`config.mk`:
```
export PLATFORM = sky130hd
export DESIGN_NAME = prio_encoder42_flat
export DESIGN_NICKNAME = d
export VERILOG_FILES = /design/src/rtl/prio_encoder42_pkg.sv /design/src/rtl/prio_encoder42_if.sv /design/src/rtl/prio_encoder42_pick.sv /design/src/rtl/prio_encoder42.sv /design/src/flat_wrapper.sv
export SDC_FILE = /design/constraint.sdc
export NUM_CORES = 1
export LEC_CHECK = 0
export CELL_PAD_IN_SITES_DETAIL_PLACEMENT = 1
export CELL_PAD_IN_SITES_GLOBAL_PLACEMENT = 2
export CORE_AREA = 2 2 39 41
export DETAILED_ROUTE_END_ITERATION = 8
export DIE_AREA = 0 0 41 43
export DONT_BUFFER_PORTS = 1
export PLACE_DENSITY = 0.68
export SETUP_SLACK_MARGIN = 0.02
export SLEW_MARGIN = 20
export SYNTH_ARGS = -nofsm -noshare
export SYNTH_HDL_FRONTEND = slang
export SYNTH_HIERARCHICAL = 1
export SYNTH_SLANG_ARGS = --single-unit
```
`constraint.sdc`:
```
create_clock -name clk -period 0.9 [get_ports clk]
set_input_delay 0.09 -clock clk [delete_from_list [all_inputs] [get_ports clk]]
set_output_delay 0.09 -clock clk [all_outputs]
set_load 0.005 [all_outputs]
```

◆ ◆ ◆ ◆ ◆

__Activity__
The entire listing is to be reproduced without alteration.

__Response__
`config.mk`:
```
export PLATFORM = sky130hd
export DESIGN_NAME = prio_encoder42_flat
export DESIGN_NICKNAME = d
export VERILOG_FILES = /design/src/rtl/prio_encoder42_pkg.sv /design/src/rtl/prio_encoder42_if.sv /design/src/rtl/prio_encoder42_pick.sv /design/src/rtl/prio_encoder42.sv /design/src/flat_wrapper.sv
export SDC_FILE = /design/constraint.sdc
export NUM_CORES = 1
export LEC_CHECK = 0
export CELL_PAD_IN_SITES_DETAIL_PLACEMENT = 1
export CELL_PAD_IN_SITES_GLOBAL_PLACEMENT = 2
export CORE_AREA = 2 2 39 41
export DETAILED_ROUTE_END_ITERATION = 8
export DIE_AREA = 0 0 41 43
export DONT_BUFFER_PORTS = 1
export PLACE_DENSITY = 0.68
export SETUP_SLACK_MARGIN = 0.02
export SLEW_MARGIN = 20
export SYNTH_ARGS = -nofsm -noshare
export SYNTH_HDL_FRONTEND = slang
export SYNTH_HIERARCHICAL = 1
export SYNTH_SLANG_ARGS = --single-unit
```
`constraint.sdc`:
```
create_clock -name clk -period 0.9 [get_ports clk]
set_input_delay 0.09 -clock clk [delete_from_list [all_inputs] [get_ports clk]]
set_output_delay 0.09 -clock clk [all_outputs]
set_load 0.005 [all_outputs]
```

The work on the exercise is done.